[Items from a dataset]
──────
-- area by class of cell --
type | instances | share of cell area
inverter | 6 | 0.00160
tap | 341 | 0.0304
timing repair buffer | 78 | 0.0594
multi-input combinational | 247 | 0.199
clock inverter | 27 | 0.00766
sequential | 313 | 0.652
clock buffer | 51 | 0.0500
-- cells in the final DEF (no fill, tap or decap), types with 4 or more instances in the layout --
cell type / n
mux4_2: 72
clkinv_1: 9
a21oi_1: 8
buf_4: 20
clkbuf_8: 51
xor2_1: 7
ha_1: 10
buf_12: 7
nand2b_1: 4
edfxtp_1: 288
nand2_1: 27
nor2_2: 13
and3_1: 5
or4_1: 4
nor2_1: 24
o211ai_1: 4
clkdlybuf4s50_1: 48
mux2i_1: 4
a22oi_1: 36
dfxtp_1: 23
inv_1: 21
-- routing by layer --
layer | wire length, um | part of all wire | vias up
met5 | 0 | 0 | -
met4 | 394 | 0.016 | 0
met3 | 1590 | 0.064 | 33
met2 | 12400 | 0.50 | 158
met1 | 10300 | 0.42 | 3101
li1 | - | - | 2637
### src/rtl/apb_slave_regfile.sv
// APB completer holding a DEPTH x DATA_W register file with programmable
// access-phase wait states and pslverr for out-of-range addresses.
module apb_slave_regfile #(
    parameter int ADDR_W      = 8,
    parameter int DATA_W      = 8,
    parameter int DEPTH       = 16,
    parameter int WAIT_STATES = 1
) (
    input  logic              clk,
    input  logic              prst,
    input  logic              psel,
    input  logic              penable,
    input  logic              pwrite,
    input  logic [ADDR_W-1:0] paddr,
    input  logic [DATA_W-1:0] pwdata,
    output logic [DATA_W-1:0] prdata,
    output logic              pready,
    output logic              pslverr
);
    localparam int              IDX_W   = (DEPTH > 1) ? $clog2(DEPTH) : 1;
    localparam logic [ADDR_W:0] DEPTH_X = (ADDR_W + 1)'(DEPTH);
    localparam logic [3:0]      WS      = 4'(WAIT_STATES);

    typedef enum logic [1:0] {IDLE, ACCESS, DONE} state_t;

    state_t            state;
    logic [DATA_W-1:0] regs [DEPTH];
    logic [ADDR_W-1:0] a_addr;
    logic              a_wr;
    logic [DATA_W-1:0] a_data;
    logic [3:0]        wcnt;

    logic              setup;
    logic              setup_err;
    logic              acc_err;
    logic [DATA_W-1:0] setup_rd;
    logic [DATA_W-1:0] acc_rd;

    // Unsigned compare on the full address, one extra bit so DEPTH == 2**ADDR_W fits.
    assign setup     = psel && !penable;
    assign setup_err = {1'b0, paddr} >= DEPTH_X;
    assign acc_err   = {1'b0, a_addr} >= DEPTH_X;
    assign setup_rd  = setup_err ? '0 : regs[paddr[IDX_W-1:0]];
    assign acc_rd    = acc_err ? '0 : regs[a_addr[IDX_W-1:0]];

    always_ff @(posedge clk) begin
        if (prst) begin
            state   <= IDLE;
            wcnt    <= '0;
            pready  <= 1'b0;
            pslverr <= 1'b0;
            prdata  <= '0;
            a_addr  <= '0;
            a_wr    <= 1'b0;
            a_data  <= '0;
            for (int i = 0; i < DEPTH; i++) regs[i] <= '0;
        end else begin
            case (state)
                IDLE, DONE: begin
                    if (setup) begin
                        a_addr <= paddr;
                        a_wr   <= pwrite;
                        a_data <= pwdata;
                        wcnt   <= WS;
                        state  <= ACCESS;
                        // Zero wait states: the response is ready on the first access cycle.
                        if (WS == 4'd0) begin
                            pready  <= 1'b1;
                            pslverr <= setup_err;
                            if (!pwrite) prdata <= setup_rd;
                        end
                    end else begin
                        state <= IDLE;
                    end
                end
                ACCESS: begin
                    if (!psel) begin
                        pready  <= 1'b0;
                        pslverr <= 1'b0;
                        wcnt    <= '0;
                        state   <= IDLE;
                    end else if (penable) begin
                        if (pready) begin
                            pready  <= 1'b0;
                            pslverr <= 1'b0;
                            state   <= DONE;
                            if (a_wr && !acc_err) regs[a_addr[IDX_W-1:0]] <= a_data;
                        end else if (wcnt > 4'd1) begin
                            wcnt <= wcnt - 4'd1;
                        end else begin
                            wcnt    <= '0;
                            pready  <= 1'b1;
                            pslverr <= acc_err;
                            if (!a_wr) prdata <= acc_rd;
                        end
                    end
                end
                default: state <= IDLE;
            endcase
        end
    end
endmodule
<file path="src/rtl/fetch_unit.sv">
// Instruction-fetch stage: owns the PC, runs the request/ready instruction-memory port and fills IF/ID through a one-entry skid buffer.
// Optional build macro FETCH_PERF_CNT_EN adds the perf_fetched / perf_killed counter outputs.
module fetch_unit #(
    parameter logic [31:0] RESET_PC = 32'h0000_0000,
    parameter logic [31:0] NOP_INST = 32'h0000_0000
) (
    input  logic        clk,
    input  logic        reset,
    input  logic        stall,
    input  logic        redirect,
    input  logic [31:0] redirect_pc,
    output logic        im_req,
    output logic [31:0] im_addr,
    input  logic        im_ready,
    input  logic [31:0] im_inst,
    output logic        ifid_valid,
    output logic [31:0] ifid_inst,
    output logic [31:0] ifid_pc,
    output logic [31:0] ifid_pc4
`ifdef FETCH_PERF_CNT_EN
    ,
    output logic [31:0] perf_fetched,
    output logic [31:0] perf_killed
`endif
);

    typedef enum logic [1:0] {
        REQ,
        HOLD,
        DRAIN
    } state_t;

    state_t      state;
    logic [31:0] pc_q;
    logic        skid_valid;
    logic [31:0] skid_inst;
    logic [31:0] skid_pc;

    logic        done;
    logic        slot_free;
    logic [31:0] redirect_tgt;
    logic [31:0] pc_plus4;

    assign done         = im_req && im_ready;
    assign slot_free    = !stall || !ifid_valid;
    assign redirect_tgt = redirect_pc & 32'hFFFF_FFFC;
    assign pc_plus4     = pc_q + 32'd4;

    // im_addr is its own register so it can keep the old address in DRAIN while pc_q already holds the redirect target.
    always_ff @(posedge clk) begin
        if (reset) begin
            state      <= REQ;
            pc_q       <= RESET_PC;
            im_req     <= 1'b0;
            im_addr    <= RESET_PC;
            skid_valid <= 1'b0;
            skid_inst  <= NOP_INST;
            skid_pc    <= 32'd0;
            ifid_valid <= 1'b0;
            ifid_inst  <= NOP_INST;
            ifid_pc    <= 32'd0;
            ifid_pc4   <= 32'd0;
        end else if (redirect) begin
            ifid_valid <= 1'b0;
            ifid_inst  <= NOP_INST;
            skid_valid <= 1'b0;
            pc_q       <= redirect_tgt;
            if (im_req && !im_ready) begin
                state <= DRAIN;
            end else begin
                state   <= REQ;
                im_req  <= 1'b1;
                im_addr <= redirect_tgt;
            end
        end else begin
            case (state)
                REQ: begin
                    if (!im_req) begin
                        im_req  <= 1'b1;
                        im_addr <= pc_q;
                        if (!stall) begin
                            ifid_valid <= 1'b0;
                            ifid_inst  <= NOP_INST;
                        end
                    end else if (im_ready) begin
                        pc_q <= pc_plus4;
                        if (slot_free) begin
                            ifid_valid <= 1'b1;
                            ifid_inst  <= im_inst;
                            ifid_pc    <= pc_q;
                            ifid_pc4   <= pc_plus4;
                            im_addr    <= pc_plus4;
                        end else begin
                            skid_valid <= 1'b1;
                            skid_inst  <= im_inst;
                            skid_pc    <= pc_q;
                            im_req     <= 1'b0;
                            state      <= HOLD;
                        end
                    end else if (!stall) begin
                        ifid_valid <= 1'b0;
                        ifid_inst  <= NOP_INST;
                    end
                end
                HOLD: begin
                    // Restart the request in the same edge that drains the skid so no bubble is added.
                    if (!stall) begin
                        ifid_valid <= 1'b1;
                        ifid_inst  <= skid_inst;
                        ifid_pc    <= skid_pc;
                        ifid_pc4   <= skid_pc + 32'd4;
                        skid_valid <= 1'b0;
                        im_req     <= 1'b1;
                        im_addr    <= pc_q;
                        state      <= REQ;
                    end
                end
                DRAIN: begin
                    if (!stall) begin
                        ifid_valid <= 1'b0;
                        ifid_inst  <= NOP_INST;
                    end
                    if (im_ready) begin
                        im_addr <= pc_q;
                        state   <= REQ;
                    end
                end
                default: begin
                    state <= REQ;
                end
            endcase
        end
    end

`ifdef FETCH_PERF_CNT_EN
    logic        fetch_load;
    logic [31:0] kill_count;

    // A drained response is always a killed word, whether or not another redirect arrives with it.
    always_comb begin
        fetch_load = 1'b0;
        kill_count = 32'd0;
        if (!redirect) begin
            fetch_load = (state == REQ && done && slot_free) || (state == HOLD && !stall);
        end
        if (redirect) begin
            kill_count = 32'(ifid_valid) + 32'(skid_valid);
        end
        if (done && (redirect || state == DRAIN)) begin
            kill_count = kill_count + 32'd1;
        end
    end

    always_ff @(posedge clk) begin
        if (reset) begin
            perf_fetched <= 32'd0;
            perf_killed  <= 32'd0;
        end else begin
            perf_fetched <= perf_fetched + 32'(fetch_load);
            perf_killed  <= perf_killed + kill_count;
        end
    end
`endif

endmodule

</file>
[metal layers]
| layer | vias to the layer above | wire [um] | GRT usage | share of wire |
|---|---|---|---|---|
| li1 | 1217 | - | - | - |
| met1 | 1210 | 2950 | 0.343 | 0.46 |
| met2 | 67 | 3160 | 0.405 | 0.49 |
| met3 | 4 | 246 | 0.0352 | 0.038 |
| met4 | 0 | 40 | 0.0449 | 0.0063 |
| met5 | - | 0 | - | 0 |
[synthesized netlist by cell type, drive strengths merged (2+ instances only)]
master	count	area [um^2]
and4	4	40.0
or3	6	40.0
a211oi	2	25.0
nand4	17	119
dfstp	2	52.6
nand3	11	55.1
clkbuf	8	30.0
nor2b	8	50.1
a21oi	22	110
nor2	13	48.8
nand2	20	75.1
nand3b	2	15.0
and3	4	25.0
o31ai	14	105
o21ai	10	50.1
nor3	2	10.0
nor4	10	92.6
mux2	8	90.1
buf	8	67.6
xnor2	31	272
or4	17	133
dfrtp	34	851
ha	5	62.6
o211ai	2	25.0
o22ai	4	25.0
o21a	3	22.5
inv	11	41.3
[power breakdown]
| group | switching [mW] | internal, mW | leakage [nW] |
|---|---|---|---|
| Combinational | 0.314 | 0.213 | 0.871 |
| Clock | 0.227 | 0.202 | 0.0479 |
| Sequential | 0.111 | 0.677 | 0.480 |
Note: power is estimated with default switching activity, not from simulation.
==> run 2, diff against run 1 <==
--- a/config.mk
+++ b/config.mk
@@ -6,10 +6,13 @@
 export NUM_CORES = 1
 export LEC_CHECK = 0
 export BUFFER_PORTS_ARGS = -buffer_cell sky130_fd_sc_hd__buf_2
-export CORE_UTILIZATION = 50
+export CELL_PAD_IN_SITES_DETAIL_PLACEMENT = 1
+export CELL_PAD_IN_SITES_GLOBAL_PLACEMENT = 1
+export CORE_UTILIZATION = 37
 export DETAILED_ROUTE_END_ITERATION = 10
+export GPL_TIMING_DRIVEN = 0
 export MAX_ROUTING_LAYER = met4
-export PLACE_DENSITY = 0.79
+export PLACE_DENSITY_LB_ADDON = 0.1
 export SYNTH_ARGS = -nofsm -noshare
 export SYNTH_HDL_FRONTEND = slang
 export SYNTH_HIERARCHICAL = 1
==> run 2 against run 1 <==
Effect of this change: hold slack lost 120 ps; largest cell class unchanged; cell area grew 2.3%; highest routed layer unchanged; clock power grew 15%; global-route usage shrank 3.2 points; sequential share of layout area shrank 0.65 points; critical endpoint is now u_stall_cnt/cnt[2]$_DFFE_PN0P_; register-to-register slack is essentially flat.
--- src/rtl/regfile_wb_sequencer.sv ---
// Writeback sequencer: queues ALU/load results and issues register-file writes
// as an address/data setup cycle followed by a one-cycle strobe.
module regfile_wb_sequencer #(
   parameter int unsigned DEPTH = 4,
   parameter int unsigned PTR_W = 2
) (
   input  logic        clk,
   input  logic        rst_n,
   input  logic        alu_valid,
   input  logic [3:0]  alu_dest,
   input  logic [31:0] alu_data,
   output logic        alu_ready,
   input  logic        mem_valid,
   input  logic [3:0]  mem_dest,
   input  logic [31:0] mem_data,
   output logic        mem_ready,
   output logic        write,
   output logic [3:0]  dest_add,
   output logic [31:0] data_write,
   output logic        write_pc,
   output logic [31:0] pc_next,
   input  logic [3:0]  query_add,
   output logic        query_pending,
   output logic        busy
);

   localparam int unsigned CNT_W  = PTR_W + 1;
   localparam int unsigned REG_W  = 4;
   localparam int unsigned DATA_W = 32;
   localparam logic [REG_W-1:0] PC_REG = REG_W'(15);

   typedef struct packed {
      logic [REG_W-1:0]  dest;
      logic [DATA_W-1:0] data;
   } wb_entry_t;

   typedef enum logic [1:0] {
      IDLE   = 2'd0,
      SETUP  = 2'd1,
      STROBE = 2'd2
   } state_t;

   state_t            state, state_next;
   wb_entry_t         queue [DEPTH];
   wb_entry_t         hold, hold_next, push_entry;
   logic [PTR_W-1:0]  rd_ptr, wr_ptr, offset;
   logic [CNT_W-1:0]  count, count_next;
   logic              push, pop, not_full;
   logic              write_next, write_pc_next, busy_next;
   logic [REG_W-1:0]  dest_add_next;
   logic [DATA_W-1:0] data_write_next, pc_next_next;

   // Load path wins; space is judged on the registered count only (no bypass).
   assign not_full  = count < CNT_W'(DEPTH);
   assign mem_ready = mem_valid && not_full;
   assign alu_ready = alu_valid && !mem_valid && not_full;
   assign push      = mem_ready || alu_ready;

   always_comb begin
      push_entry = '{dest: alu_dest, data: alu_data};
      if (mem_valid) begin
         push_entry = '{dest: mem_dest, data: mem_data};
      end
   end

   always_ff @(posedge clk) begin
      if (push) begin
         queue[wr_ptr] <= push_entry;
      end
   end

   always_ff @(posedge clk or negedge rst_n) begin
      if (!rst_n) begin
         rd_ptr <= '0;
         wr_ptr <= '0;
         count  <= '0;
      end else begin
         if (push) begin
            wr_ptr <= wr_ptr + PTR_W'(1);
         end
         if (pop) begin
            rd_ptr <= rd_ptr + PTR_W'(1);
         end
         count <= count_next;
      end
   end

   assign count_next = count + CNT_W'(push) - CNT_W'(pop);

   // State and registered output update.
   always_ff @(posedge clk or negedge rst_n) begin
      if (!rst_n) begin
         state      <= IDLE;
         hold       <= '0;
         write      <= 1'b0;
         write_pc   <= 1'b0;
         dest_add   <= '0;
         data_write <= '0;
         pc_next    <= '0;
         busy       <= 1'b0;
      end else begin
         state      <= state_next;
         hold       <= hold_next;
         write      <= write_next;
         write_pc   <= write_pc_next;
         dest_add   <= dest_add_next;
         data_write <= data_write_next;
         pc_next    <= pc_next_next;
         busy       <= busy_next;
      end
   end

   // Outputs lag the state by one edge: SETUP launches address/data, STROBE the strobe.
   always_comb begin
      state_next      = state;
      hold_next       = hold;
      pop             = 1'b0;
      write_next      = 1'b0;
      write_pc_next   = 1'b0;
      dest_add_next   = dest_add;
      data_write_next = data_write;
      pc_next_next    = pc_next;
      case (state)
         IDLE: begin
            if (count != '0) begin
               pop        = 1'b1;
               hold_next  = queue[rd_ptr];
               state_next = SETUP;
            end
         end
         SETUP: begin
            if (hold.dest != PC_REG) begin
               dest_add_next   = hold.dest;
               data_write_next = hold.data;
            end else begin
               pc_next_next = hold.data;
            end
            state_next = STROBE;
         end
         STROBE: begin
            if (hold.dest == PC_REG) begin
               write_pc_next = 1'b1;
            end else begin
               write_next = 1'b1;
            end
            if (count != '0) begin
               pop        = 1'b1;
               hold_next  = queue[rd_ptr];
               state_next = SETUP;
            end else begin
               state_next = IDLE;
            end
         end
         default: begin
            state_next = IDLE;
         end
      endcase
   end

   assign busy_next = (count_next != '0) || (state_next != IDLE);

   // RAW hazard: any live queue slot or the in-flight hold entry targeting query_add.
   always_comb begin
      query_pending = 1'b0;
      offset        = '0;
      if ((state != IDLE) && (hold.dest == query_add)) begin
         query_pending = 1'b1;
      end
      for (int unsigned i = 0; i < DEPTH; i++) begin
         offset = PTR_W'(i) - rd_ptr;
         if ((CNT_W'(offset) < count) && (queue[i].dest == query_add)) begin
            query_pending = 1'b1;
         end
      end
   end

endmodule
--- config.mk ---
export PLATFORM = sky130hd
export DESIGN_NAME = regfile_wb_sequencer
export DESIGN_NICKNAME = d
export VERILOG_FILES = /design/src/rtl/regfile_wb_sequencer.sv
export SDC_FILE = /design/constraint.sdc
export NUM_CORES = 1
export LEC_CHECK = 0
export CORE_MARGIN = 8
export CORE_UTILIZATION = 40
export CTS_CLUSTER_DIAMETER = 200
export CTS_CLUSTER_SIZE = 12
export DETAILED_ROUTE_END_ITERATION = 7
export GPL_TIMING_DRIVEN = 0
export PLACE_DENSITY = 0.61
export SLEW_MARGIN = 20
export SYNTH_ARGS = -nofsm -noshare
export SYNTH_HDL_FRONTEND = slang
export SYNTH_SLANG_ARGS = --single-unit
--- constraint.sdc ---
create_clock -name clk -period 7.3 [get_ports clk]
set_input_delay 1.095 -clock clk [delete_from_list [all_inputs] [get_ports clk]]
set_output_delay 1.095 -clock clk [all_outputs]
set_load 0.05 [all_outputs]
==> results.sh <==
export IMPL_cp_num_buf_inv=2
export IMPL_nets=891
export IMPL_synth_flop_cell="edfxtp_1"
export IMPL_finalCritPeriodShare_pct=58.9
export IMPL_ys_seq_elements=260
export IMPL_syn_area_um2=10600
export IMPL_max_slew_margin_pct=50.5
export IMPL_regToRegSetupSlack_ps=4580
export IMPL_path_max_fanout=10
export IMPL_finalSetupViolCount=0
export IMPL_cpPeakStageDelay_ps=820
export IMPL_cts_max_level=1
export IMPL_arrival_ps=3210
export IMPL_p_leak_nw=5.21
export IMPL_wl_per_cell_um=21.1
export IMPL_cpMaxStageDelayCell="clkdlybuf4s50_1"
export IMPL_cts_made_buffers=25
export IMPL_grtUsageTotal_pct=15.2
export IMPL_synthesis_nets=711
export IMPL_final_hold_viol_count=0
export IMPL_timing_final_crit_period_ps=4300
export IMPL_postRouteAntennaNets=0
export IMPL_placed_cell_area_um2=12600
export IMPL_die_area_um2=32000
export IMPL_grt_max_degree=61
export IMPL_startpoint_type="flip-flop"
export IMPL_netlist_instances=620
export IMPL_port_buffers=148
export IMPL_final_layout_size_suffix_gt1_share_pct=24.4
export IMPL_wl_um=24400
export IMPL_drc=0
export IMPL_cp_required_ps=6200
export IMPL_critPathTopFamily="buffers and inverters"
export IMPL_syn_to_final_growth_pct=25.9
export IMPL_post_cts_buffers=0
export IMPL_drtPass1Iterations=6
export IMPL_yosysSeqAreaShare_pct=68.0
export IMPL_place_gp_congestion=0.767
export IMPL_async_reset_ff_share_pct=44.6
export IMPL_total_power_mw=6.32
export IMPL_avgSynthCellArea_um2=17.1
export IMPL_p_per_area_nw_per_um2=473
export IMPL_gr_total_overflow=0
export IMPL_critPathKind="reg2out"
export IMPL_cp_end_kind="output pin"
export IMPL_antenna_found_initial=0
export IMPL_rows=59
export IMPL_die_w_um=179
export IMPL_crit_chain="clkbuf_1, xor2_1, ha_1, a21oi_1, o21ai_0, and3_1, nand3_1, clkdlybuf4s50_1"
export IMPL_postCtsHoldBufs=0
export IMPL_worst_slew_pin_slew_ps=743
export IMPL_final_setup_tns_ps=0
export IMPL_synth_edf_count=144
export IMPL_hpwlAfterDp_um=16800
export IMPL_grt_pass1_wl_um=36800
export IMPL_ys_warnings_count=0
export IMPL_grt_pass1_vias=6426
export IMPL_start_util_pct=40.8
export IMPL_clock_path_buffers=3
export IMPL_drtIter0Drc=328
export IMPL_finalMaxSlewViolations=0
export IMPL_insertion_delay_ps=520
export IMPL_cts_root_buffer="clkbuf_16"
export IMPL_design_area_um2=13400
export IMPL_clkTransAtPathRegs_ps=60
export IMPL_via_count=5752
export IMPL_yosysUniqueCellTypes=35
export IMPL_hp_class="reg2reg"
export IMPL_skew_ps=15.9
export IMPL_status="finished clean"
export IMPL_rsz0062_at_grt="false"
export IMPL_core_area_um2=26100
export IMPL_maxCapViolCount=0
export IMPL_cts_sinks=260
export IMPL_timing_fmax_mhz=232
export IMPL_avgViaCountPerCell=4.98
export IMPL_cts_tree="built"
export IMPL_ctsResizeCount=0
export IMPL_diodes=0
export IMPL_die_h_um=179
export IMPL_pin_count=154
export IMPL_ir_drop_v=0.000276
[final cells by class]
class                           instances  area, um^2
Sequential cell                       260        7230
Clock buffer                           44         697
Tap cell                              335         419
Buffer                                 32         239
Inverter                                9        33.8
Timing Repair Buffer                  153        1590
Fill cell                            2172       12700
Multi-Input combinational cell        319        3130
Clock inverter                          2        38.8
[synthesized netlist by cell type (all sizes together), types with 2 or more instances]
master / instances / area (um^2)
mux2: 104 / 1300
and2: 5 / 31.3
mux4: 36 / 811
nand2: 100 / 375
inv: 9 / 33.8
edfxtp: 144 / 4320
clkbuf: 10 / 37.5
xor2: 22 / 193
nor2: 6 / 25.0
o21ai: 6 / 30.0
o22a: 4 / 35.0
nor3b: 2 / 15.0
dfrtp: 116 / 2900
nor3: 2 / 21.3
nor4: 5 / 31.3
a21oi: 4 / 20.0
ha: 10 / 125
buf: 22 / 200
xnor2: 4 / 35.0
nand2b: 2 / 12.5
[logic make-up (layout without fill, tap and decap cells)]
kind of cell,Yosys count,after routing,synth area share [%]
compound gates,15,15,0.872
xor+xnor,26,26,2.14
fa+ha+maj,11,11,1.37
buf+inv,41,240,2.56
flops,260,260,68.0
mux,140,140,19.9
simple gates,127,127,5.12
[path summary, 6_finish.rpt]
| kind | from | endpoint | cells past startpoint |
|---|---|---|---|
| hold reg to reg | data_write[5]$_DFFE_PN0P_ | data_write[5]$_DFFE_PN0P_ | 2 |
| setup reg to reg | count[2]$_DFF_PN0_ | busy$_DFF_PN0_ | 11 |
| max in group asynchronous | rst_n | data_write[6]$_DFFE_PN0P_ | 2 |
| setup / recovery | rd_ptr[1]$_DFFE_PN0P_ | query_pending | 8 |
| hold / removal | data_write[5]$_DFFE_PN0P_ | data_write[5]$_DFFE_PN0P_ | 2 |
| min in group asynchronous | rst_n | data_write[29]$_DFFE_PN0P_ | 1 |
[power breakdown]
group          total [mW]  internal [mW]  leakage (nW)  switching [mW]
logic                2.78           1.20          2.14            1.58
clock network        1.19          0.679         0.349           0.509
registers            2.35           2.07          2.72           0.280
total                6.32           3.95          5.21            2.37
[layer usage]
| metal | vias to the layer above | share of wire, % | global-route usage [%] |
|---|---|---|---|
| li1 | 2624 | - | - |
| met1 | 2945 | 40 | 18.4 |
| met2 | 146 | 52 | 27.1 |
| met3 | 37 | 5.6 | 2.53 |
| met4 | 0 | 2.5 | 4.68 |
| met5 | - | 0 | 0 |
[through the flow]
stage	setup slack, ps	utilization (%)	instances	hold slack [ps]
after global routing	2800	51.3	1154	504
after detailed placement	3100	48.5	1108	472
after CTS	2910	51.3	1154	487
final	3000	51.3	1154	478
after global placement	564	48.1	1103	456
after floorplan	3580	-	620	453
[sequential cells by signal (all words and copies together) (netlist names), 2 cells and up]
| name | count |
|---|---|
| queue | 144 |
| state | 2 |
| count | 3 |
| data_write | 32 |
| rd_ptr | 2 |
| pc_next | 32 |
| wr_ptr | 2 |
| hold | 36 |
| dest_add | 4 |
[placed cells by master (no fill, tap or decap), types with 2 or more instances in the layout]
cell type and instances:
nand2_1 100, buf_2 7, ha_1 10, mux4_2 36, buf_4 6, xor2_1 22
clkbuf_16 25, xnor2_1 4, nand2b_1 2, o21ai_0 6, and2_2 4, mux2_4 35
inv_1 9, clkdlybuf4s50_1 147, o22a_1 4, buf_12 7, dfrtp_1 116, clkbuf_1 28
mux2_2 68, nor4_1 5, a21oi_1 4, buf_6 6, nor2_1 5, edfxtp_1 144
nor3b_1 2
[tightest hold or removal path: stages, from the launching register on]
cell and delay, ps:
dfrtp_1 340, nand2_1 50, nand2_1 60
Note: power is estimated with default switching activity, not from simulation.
──────
PROBLEM:
Copy the lines above exactly. Start with the line containing "o211ai_1: 4", end with the line containing "met1 | 10300 | 0.42 | 3101", and include both.

ANSWER FOR THIS EXERCISE:
o211ai_1: 4
clkdlybuf4s50_1: 48
mux2i_1: 4
a22oi_1: 36
dfxtp_1: 23
inv_1: 21
-- routing by layer --
layer | wire length, um | part of all wire | vias up
met5 | 0 | 0 | -
met4 | 394 | 0.016 | 0
met3 | 1590 | 0.064 | 33
met2 | 12400 | 0.50 | 158
met1 | 10300 | 0.42 | 3101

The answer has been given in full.